You should use the Tor Browser Bundle when setting up and accessing your webmail account. You must always use Tor. If you mess up just once and log into the pseudonymous account from your real IP address, chances are that your webmail provider will keep linkable records about you forever. You will also need to ensure that you do not give your webmail provider any information that is linked to your real world identity. For instance, if prompted for an email account, do not use another real account during signup; use a throwaway address instead.

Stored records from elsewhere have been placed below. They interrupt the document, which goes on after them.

## src/rtl/cdb_arbiter_pkg.sv

```systemverilog
// Shared constants and helpers for the CDB arbiter and its round-robin picker.
package cdb_arbiter_pkg;

  localparam int unsigned ROB_IDX_LN = 5;
  localparam int unsigned WORD_LN    = 32;

  // Requester slot assignment on the shared CDB.
  typedef enum logic [2:0] {
    CDB_REQ_ALU = 3'd0,
    CDB_REQ_LD  = 3'd1
  } cdb_req_e;

  // Round-robin successor; wraps with an explicit compare so non power-of-two
  // requester counts rotate correctly.
  function automatic int unsigned rr_next(input int unsigned idx, input int unsigned n);
    return (idx == n - 1) ? 0 : idx + 1;
  endfunction

endpackage

```

## src/rtl/cdb_arbiter_if.sv

```systemverilog
// Requester / consumer bundle of the CDB arbiter.
interface cdb_arbiter_if
  import cdb_arbiter_pkg::*;
#(
  parameter int unsigned NUM_REQ = 2,
  parameter int unsigned ROB_BIT = ROB_IDX_LN,
  parameter int unsigned WORD_W  = WORD_LN
);
  logic                        rdy;
  logic                        rb_flush;
  logic [NUM_REQ-1:0]          req_valid;
  logic [NUM_REQ*ROB_BIT-1:0]  req_src;
  logic [NUM_REQ*WORD_W-1:0]   req_val;
  logic [NUM_REQ-1:0]          req_tk;
  logic [NUM_REQ-1:0]          req_ready;
  logic                        cdb_valid;
  logic [ROB_BIT-1:0]          cdb_src;
  logic [WORD_W-1:0]           cdb_val;
  logic                        cdb_tk;

  modport master (
    output rdy, rb_flush, req_valid, req_src, req_val, req_tk,
    input  req_ready, cdb_valid, cdb_src, cdb_val, cdb_tk
  );

  modport slave (
    input  rdy, rb_flush, req_valid, req_src, req_val, req_tk,
    output req_ready, cdb_valid, cdb_src, cdb_val, cdb_tk
  );
endinterface

```

## src/rtl/cdb_arbiter_rr_pick.sv

```systemverilog
// Combinational round-robin selector: first pending index at or after rr_ptr.
module rr_pick
  import cdb_arbiter_pkg::*;
#(
  parameter int unsigned N     = 2,
  parameter int unsigned PTR_W = 1
) (
  input  logic [N-1:0]     pend,
  input  logic [PTR_W-1:0] rr_ptr,
  output logic [N-1:0]     gnt,
  output logic [PTR_W-1:0] idx,
  output logic             vld
);

  // Scan N slots starting at rr_ptr, keep the first pending hit.
  always_comb begin
    logic [PTR_W-1:0] pos;
    gnt = '0;
    idx = '0;
    vld = 1'b0;
    pos = rr_ptr;
    for (int unsigned k = 0; k < N; k++) begin
      if (!vld && pend[pos]) begin
        vld      = 1'b1;
        gnt[pos] = 1'b1;
        idx      = pos;
      end
      pos = PTR_W'(rr_next(32'(pos), N));
    end
  end

endmodule

```

## src/rtl/cdb_arbiter.sv

```systemverilog
// Round-robin arbiter sharing the registered CDB broadcast among result units.
module cdb_arbiter
  import cdb_arbiter_pkg::*;
#(
  parameter int unsigned NUM_REQ = 2,
  parameter int unsigned ROB_BIT = ROB_IDX_LN,
  parameter int unsigned WORD_W  = WORD_LN
) (
  input  logic          clk,
  input  logic          rst,
  cdb_arbiter_if.slave  bus
);

  localparam int unsigned PTR_W = $clog2(NUM_REQ);

  logic [NUM_REQ-1:0] pend_q, pend_d;
  logic [ROB_BIT-1:0] hsrc_q [NUM_REQ];
  logic [ROB_BIT-1:0] hsrc_d [NUM_REQ];
  logic [WORD_W-1:0]  hval_q [NUM_REQ];
  logic [WORD_W-1:0]  hval_d [NUM_REQ];
  logic [NUM_REQ-1:0] htk_q, htk_d;
  logic [PTR_W-1:0]   rr_ptr_q, rr_ptr_d;
  logic               cdb_valid_q, cdb_valid_d;
  logic [ROB_BIT-1:0] cdb_src_q, cdb_src_d;
  logic [WORD_W-1:0]  cdb_val_q, cdb_val_d;
  logic               cdb_tk_q, cdb_tk_d;

  logic [NUM_REQ-1:0] pick_gnt, gnt, ready, accept;
  logic [PTR_W-1:0]   pick_idx;
  logic               pick_vld, gnt_vld, gnt_en;

  rr_pick #(
    .N     (NUM_REQ),
    .PTR_W (PTR_W)
  ) u_rr_pick (
    .pend   (pend_q),
    .rr_ptr (rr_ptr_q),
    .gnt    (pick_gnt),
    .idx    (pick_idx),
    .vld    (pick_vld)
  );

  // Grant and hand-over readiness; a granted slot may refill in the same cycle.
  always_comb begin
    gnt_en  = bus.rdy && !bus.rb_flush && !rst;
    gnt     = pick_gnt & {NUM_REQ{gnt_en}};
    gnt_vld = pick_vld && gnt_en;
    ready   = '0;
    for (int unsigned i = 0; i < NUM_REQ; i++) begin
      ready[i] = gnt_en && (!pend_q[i] || gnt[i]);
    end
    accept = bus.req_valid & ready;
  end

  // Next state: flush outranks stall; otherwise broadcast winner and load accepts.
  always_comb begin
    pend_d      = pend_q;
    htk_d       = htk_q;
    rr_ptr_d    = rr_ptr_q;
    cdb_valid_d = cdb_valid_q;
    cdb_src_d   = cdb_src_q;
    cdb_val_d   = cdb_val_q;
    cdb_tk_d    = cdb_tk_q;
    for (int unsigned i = 0; i < NUM_REQ; i++) begin
      hsrc_d[i] = hsrc_q[i];
      hval_d[i] = hval_q[i];
    end

    if (bus.rb_flush) begin
      pend_d      = '0;
      cdb_valid_d = 1'b0;
      rr_ptr_d    = '0;
    end else if (bus.rdy) begin
      cdb_valid_d = gnt_vld;
      if (gnt_vld) begin
        cdb_src_d = hsrc_q[pick_idx];
        cdb_val_d = hval_q[pick_idx];
        cdb_tk_d  = htk_q[pick_idx];
        rr_ptr_d  = PTR_W'(rr_next(32'(pick_idx), NUM_REQ));
      end
      for (int unsigned i = 0; i < NUM_REQ; i++) begin
        if (gnt[i]) begin
          pend_d[i] = 1'b0;
        end
        if (accept[i]) begin
          pend_d[i] = 1'b1;
          hsrc_d[i] = bus.req_src[i*ROB_BIT +: ROB_BIT];
          hval_d[i] = bus.req_val[i*WORD_W +: WORD_W];
          htk_d[i]  = bus.req_tk[i];
        end
      end
    end
  end

  // State registers with asynchronous reset.
  always_ff @(posedge clk or posedge rst) begin
    if (rst) begin
      pend_q      <= '0;
      htk_q       <= '0;
      rr_ptr_q    <= '0;
      cdb_valid_q <= 1'b0;
      cdb_src_q   <= '0;
      cdb_val_q   <= '0;
      cdb_tk_q    <= 1'b0;
      for (int unsigned i = 0; i < NUM_REQ; i++) begin
        hsrc_q[i] <= '0;
        hval_q[i] <= '0;
      end
    end else begin
      pend_q      <= pend_d;
      htk_q       <= htk_d;
      rr_ptr_q    <= rr_ptr_d;
      cdb_valid_q <= cdb_valid_d;
      cdb_src_q   <= cdb_src_d;
      cdb_val_q   <= cdb_val_d;
      cdb_tk_q    <= cdb_tk_d;
      for (int unsigned i = 0; i < NUM_REQ; i++) begin
        hsrc_q[i] <= hsrc_d[i];
        hval_q[i] <= hval_d[i];
      end
    end
  end

  assign bus.req_ready = ready;
  assign bus.cdb_valid = cdb_valid_q;
  assign bus.cdb_src   = cdb_src_q;
  assign bus.cdb_val   = cdb_val_q;
  assign bus.cdb_tk    = cdb_tk_q;

endmodule

```

## src/flat_wrapper.sv

```systemverilog
// flat-port wrapper written by rule: the top's interface ports become plain ports
module cdb_arbiter_flat import cdb_arbiter_pkg::*;
#(
  parameter int unsigned NUM_REQ = 2,
  parameter int unsigned ROB_BIT = ROB_IDX_LN,
  parameter int unsigned WORD_W  = WORD_LN
)
  (clk, rst, bus_rdy, bus_rb_flush, bus_req_valid, bus_req_src, bus_req_val, bus_req_tk, bus_req_ready, bus_cdb_valid, bus_cdb_src, bus_cdb_val, bus_cdb_tk);
  cdb_arbiter_if #(.NUM_REQ(NUM_REQ), .ROB_BIT(ROB_BIT), .WORD_W(WORD_W)) bus_i ();
  input  logic clk;
  input  logic rst;
  input wire logic [$bits(bus_i.rdy)-1:0] bus_rdy;
  input wire logic [$bits(bus_i.rb_flush)-1:0] bus_rb_flush;
  input wire logic [$bits(bus_i.req_valid)-1:0] bus_req_valid;
  input wire logic [$bits(bus_i.req_src)-1:0] bus_req_src;
  input wire logic [$bits(bus_i.req_val)-1:0] bus_req_val;
  input wire logic [$bits(bus_i.req_tk)-1:0] bus_req_tk;
  output wire logic [$bits(bus_i.req_ready)-1:0] bus_req_ready;
  output wire logic [$bits(bus_i.cdb_valid)-1:0] bus_cdb_valid;
  output wire logic [$bits(bus_i.cdb_src)-1:0] bus_cdb_src;
  output wire logic [$bits(bus_i.cdb_val)-1:0] bus_cdb_val;
  output wire logic [$bits(bus_i.cdb_tk)-1:0] bus_cdb_tk;
  assign bus_i.rdy = bus_rdy;
  assign bus_i.rb_flush = bus_rb_flush;
  assign bus_i.req_valid = bus_req_valid;
  assign bus_i.req_src = bus_req_src;
  assign bus_i.req_val = bus_req_val;
  assign bus_i.req_tk = bus_req_tk;
  assign bus_req_ready = bus_i.req_ready;
  assign bus_cdb_valid = bus_i.cdb_valid;
  assign bus_cdb_src = bus_i.cdb_src;
  assign bus_cdb_val = bus_i.cdb_val;
  assign bus_cdb_tk = bus_i.cdb_tk;
  cdb_arbiter #(.NUM_REQ(NUM_REQ), .ROB_BIT(ROB_BIT), .WORD_W(WORD_W)) u_core (.clk(clk), .rst(rst), .bus(bus_i));
endmodule
```

## config.mk

```make
export PLATFORM = sky130hd
export DESIGN_NAME = cdb_arbiter_flat
export DESIGN_NICKNAME = d
export VERILOG_FILES = /design/src/rtl/cdb_arbiter_pkg.sv /design/src/rtl/cdb_arbiter_if.sv /design/src/rtl/cdb_arbiter_rr_pick.sv /design/src/rtl/cdb_arbiter.sv /design/src/flat_wrapper.sv
export SDC_FILE = /design/constraint.sdc
export NUM_CORES = 1
export LEC_CHECK = 0
export ABC_AREA = 1
export BUFFER_PORTS_ARGS = -buffer_cell sky130_fd_sc_hd__buf_2
export CORE_MARGIN = 1.5
export CORE_UTILIZATION = 54
export DETAILED_ROUTE_END_ITERATION = 8
export GPL_ROUTABILITY_DRIVEN = 0
export PLACE_DENSITY_LB_ADDON = 0.3
export SETUP_SLACK_MARGIN = 0.4
export SYNTH_ARGS = -nofsm -noshare
export SYNTH_HDL_FRONTEND = slang
export SYNTH_SLANG_ARGS = --single-unit
```

## constraint.sdc

```tcl
create_clock -name clk -period 2.4 [get_ports clk]
set_input_delay 0.12 -clock clk [delete_from_list [all_inputs] [get_ports clk]]
set_output_delay 0.12 -clock clk [all_outputs]
set_load 0.02 [all_outputs]
```

Word level (Yosys, flattened, before mapping)
Index checks and enable logic that the tools add are counted.
{ "word_totals": {"regBits": 118, "latch_bits": 0, "ramBits": 0, "romBits": 0, "in_bits": 82, "output_inout_bits": 41, "elab_cells": 86, "mem_count": 0} }
{ "op_classes": {"add_sub_neg": 2, "mul": 0, "n_div": 0, "order_cmp": 6, "eq_ne": 0, "shifts": 0, "muxes": 35, "n_bitwise": 5, "n_reduce_logical": 25} }
{ "op_table": {"columns": ["operator", "count"], "rows": [
  ["32-bit 2-to-1 mux", 3],
  ["1-bit 2-to-1 mux", 23],
  ["5-bit 2-to-1 mux", 3],
  ["3-bit AND reduction", 3],
  ["1-bit logical AND", 8],
  ["2-bit 2-to-1 mux", 4],
  ["1-bit by 2-bit < comparator with 1-bit output (second input constant)", 3],
  ["2-bit AND reduction", 3],
  ["3-bit nonzero test", 2],
  ["1-bit zero test", 5],
  ["2-bit bitwise AND", 2],
  ["2-bit nonzero test", 2],
  ["1-bit adder (second input constant)", 2],
  ["1-bit demux with 1-bit select", 2],
  ["1-bit greater-or-equal comparator (second input constant)", 2],
  ["2-bit greater-or-equal comparator (second input constant)", 1],
  ["1-bit logical OR", 2],
  ["1-bit NOT with 2-bit output", 1],
  ["2-bit OR", 1],
  ["1-bit NOT", 1]
]} }

Logic depth before layout (Yosys ltp)
{ "depth": {"depth_word": 15, "depth_mapped": 8, "depth_no_buf": 6} }

Cells and area by module
A second synthesis with hierarchy kept.
{ "hier_totals": {"hier_cells": 657, "hier_area_um2": 5326.4} }
{ "modules_own_cells": {"columns": ["mod", "instances", "cells_per_inst", "area_per_inst_um2", "seq_area_each_um2"], "rows": [
  ["cdb_arbiter", 1, 650, 5296.3, 2952.8],
  ["rr_pick", 1, 7, 30.0, 0.0]
]} }

Worst setup path after synthesis
No wires, ideal clock.
{ "synth_path": {"path_kind": "input to register", "start": "input rst", "end": "register u_core.hsrc_q[4] (netlist bit)", "setup_time_ps": 117, "arrival_ps": 2513, "required_ps": 2283, "path_slack_ps": -230, "cell_stages": 8, "n_path_buf": 2, "cell_sequence": "inv_2 nand2_1 nor2_4 nand3_1 buf_2 buf_6 nand2_1 nand2_1"} }
{ "synth_via": {"elab_chain_len": 7} }
{ "synth_rtl": {"columns": ["element", "line_no", "text"], "rows": [
  ["from (decl)", "flat_wrapper.sv:11", "input logic rst;"],
  ["1-bit zero test (*)", "cdb_arbiter.sv:45", "gnt_en = bus.rdy && !bus.rb_flush && !rst;"],
  ["1-bit logical AND (*)", "cdb_arbiter.sv:45", null],
  ["2-bit bitwise AND", "cdb_arbiter.sv:46", "gnt = pick_gnt & {NUM_REQ{gnt_en}};"],
  ["1-bit logical OR", "cdb_arbiter.sv:50", "ready[i] = gnt_en && (!pend_q[i] || gnt[i]);"],
  ["1-bit logical AND (*)", "cdb_arbiter.sv:50", null],
  ["2-bit bitwise AND (*)", "cdb_arbiter.sv:52", "accept = bus.req_valid & ready;"],
  ["3-bit AND reduction (no line) (*)", null, null],
  ["to (signal, indexed assignment)", "cdb_arbiter.sv:118", "hsrc_q[i] <= hsrc_d[i];"],
  ["to (decl)", "cdb_arbiter.sv:17", "logic [ROB_BIT-1:0] hsrc_q [NUM_REQ];"]
]} }
Every way passes the cells marked *; elsewhere a longest branch is shown, timed or not.
A chain may end at the register's enable or synchronous reset.

Final worst setup path
{ "layout_path": {"start": "register u_core.pend_q[1]", "end": "register u_core.cdb_src_q[3] (netlist: u_core.bus.cdb_src[3])"} }
{ "layout_via": {"elab_chain_len": 10, "word_cells_on_any_way": 16, "cone_classes": "11 x mux; 1 x bitwise; 4 x reduce/logical"} }
{ "layout_rtl": {"columns": ["element", "line_no", "text"], "rows": [
  ["from (decl)", "cdb_arbiter.sv:16", "logic [NUM_REQ-1:0] pend_q, pend_d;"],
  ["from (signal assigned)", "cdb_arbiter.sv:110", "pend_q <= pend_d;"],
  ["1-bit 2-to-1 mux (not written as such) (2 in series)", "cdb_arbiter_rr_pick.sv:23", "if (!vld && pend[pos]) begin"],
  ["1-bit 2-to-1 mux", "cdb_arbiter_rr_pick.sv:23", null],
  ["1-bit zero test", "cdb_arbiter_rr_pick.sv:23", null],
  ["1-bit logical AND", "cdb_arbiter_rr_pick.sv:23", null],
  ["1-bit 2-to-1 mux", "cdb_arbiter_rr_pick.sv:23", null],
  ["1-bit NOT with 2-bit output (not written as such)", "cdb_arbiter.sv:76", "cdb_src_d = hsrc_q[pick_idx];"],
  ["5-bit 2-to-1 mux (not written as such) (3 in series)", "cdb_arbiter.sv:76", null],
  ["to (signal assigned)", "cdb_arbiter.sv:114", "cdb_src_q <= cdb_src_d;"],
  ["to (decl)", "cdb_arbiter.sv:24", "logic [ROB_BIT-1:0] cdb_src_q, cdb_src_d;"]
]} }
Several ways; a longest one is shown, not always the timed one. The select of a mux whose other input is x is not followed.

==> summary by stage <==
Global route
The initial antenna violation count is 0. The first global-routing pass estimated 27200 um of wire. Entering global routing, the biggest net connects 75 pins. The global-route usage over all layers is ~34%. After global routing the overflow that remains totals 0. The via count of the first global-routing pass is 5760.

Synthesis
Of all flip-flops after synthesis, the portion carrying an async set or reset was 100%. In this run, distinct cell masters in the synthesized netlist total 18. For this run, the number of Yosys warnings is 0. The commonest cells after synthesis are sky130_fd_sc_hd__nand2_1, sky130_fd_sc_hd__dfrtp_1, sky130_fd_sc_hd__nand4_1. The mean instance size in the synthesized netlist is ~8.3 um^2. The number of flops mapped to enable cells by yosys is 0. The leading area contributor after synthesis is sky130_fd_sc_hd__dfrtp_1. The sequential share of the synthesized area is between 50% and 60%. The share of Yosys cell area claimed by the top area cell type is between 50% and 60%. The cell area after synthesis is 5450 um^2. Synthesis produced a netlist with a net count of 740. In the synthesized netlist the dominant register cell turns out to be sky130_fd_sc_hd__dfrtp_1. By area the synthesized netlist is led by sky130_fd_sc_hd__dfrtp_1, sky130_fd_sc_hd__nand2_1, sky130_fd_sc_hd__nand4_1.

Synthesis produced 658 cells. The most used standard cell by instance count after synthesis is sky130_fd_sc_hd__nand2_1. In this run, synthesis produced a sequential element count of 118.

Cells and area
Relative to the synthesized area, the layout overhead comes to 38.6%. The fill cell instance count of the final layout is approximately 650. The area occupied by registers is roughly 3000 um^2. The number of antenna diodes in the final layout is 0. The total area of multi-input combinational cells is 2140 um^2.

The proportion of layout cells with a drive suffix above 1 is 21.4%. The final-stage net count is 925.

Floorplanning
In this run the vertical extent of the chip is 103 um. The area enclosed by the die boundary is between 10000 and 15000 um^2. The number of ports placed on the die boundary is 123. The die is 103 um wide.

The floorplan row count is 36. The initial core utilization is 55.8%. The floorplan step defined a core boundary enclosing 9770 um^2.

Setup path
STA classifies the critical path startpoint as a flip-flop. The register-to-register setup slack is approximately 0.43 ns. The required time at the endpoint of the critical path is 2.87 ns. The critical path endpoint category is a flip-flop. Data on the critical path arrives at its endpoint at 2.43 ns. The largest fanout on the critical path is 39. The worst setup path is of the flip-flop to flip-flop kind.

Pwr
Of the total power, the share spent switching nets is 29.7%. In this run the power density over the cells is 870 nW/um^2. The maximum resistive drop on vdd is ~600 uV. The internal power is between 0.004 and 0.005 W. The switching power is between 0.0015 and 0.002 W. The leakage component of the power is 4.12 nW. Combinational logic is responsible for 20.2% of the overall power. The register share of total power is 40.7%.

The power share of the clock group is 39.2%.

Placement
The number of buffers inserted by port buffering is 122. The placed wire-length estimate after detailed placement is 8910 um.

Run status
The run finished with clean final reports.

Timing
The worst path uses 81.9% of the clock period. Derived from the worst setup path, the maximum achievable clock frequency is 508 MHz. Setup repair after global routing could not meet its margin everywhere.

The final hold slack is around 0.056 ns. The routed design could run at a clock period as short as a little under 2 ns. For the pin with the worst max-slew slack, the measured transition is 0.665 ns. The hold violation count in the final report is 0. The final-report max-slew violation count is 0. For the final database, setup skew stands at 0.00920 ns. Setup violations remaining at the end of the flow were counted as 0.

The max-slew headroom at the worst pin is a little under three fifths. In the final timing run, aggregate negative setup slack is 0 ns.

CTS
The tree is rooted in a sky130_fd_sc_hd__clkbuf_8. TritonCTS built the clock tree. The H-tree was split into 4 levels. The clock latency on the worst-skew pair is 0.54 ns.

The clock drives 118 sinks. The clock slew at the register clock pins of the worst setup and hold paths is 0.06 ns. The number of setup buffers added after CTS is 0.

The total clock buffers created by CTS is 17. The maximum clock path buffer count is 2.

Drt
The number of design rule violations left after detail routing is 0. The pre-antenna-repair detailed-routing pass consisted of 5 iterations. The total detailed-routing wirelength is 17800 um. The detailed router placed 5757 vias in this run.

The routed via count divided by cell count is 5.82. The number of nets with antenna violations after detailed routing is 0. The mean routed wirelength per cell is 18.0 um. The first-iteration detailed-routing DRC count is 596.

Flow run
Max-cap violations in this run came to 0.

Worst hold path
The path class of the tightest hold or removal check is input port to async pin.
[registers in the layout (all words and copies together), names as in the netlist]
name                  cells
u_core.bus.cdb_src        5
u_core.bus.cdb_tk         1
u_core.bus.cdb_val       32
u_core.bus.cdb_valid      1
u_core.hsrc_q            10
u_core.htk_q              2
u_core.hval_q            64
u_core.pend_q             2
u_core.rr_ptr_q           1
[timing repair]
item                                    CTS  global route
hold buffers                             80             0
gates resized for setup                   1             6
endpoints found under the hold margin   124             0
gates cloned                              1             1
endpoints found under the setup margin   40            42
pin swaps                                 1             1
[worst max-delay path, cell delays in order (launching register included)]
cell and delay [ns]:
sky130_fd_sc_hd__dfrtp_2 0.53, sky130_fd_sc_hd__nor2_1 0.49, sky130_fd_sc_hd__nor2_4 0.21, sky130_fd_sc_hd__inv_4 0.40
sky130_fd_sc_hd__nand2_1 0.15, sky130_fd_sc_hd__nand2_1 0.11
[cells in the final DEF, fill, tap and decap left out, types with 2 or more instances in the layout]
master                          count
sky130_fd_sc_hd__buf_2            122
sky130_fd_sc_hd__buf_4             14
sky130_fd_sc_hd__bufinv_16          3
sky130_fd_sc_hd__clkbuf_1           2
sky130_fd_sc_hd__clkbuf_16         16
sky130_fd_sc_hd__clkbuf_8           5
sky130_fd_sc_hd__clkinv_2           5
sky130_fd_sc_hd__dfrtp_1          117
sky130_fd_sc_hd__dlygate4sd3_1     80
sky130_fd_sc_hd__inv_1             40
sky130_fd_sc_hd__nand2_1          274
sky130_fd_sc_hd__nand3_1           40
sky130_fd_sc_hd__nand3_2            4
sky130_fd_sc_hd__nand3b_1          38
sky130_fd_sc_hd__nand4_1           76
sky130_fd_sc_hd__nor2_1             3
sky130_fd_sc_hd__nor2_4             3
sky130_fd_sc_hd__o21ai_0            2
[through the flow]
stage / worst slack (ns) / instances / instance area, um^2 / power (W) / util (%)
after floorplan: 0.665 / 658 / 5460 / 0.00341 / -
after global placement: 0.122 / 875 / 6120 / 0.00380 / 62.6
after detailed placement: 0.0143 / 875 / 6120 / 0.00385 / 62.6
after CTS: 0.384 / 988 / 7530 / 0.00652 / 77.0
after global routing: 0.369 / 989 / 7560 / 0.00687 / 77.3
final: 0.433 / 989 / 7560 / 0.00657 / 77.3
[routing by layer]
layer  wire, um  part of all wire [%]  track usage [%]  up-vias
li1           -                     -                -     2519
met1       6380                    36             40.0     2739
met2       8750                    49             56.5      400
met3       1790                    10             10.5       99
met4        838                   4.7             19.0        0
met5          0                     0                0        -
[final cells by class]
class / instances / area share [%]
Clock buffer: 23 / 6.31
Inverter: 43 / 2.24
Multi-Input combinational cell: 446 / 28.3
Timing Repair Buffer: 217 / 20.2
Tap cell: 133 / 2.20
Clock inverter: 9 / 1.62
Sequential cell: 118 / 39.1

Download the Tor Browser Bundle

To use Tor, start by downloading the Tor Browser Bundle by going to Tor Download page:, shown in the screenshot below, and click on the Download button for the  appropriate browser bundle for your operating system. The screenshot below shows the Tor Browser Bundle for Windows.

The Tor Bowser Bundle is a zip self-extracting archive. Click "extract" to extract the files from the archive.

To start the Tor Browser in Windows, go to Local Disk-->Program Files-->Tor Browser and double click on "Start Tor Browser," shown in the screenshot below:

When the Tor Browser launches, it will automatically test itself to see if Tor is working correctly. If Tor is correctly anonymizing your traffic, it will display a message saying, "Congratulations. Your browser is configured to use Tor." It will also display the IP address that your traffic appears to be coming from. This is the IP address your webmail provider will see when you go to set up your webmail account. 

Set Up A Webmail Account

Now that you have your Tor Browser up and running, use it to set up a new webmail account, ideally with a provider that you do not otherwise use. Using a separate webmail provider will help you to distinguish between your anonymous account and your regular email account. Hushmail allows users to set up new webmail accounts while using Tor to protect their anonymity, which is why we are using it in this tutorial. Note that Hushmail has a checkered history, but it is the only webmail service we are aware of that allows the use of Tor in this way--something we'd like to see changed.  Google tries to prevent people from signing up for Gmail accounts pseudonymously, and alternatives like Yahoo! Mail are missing HTTPS protection. Without both HTTPS and Tor at the time of creation and use, your account is not truly anonymous.  As an added precaution, you may want to use public wifi at an Internet cafe or a library whenever you connect.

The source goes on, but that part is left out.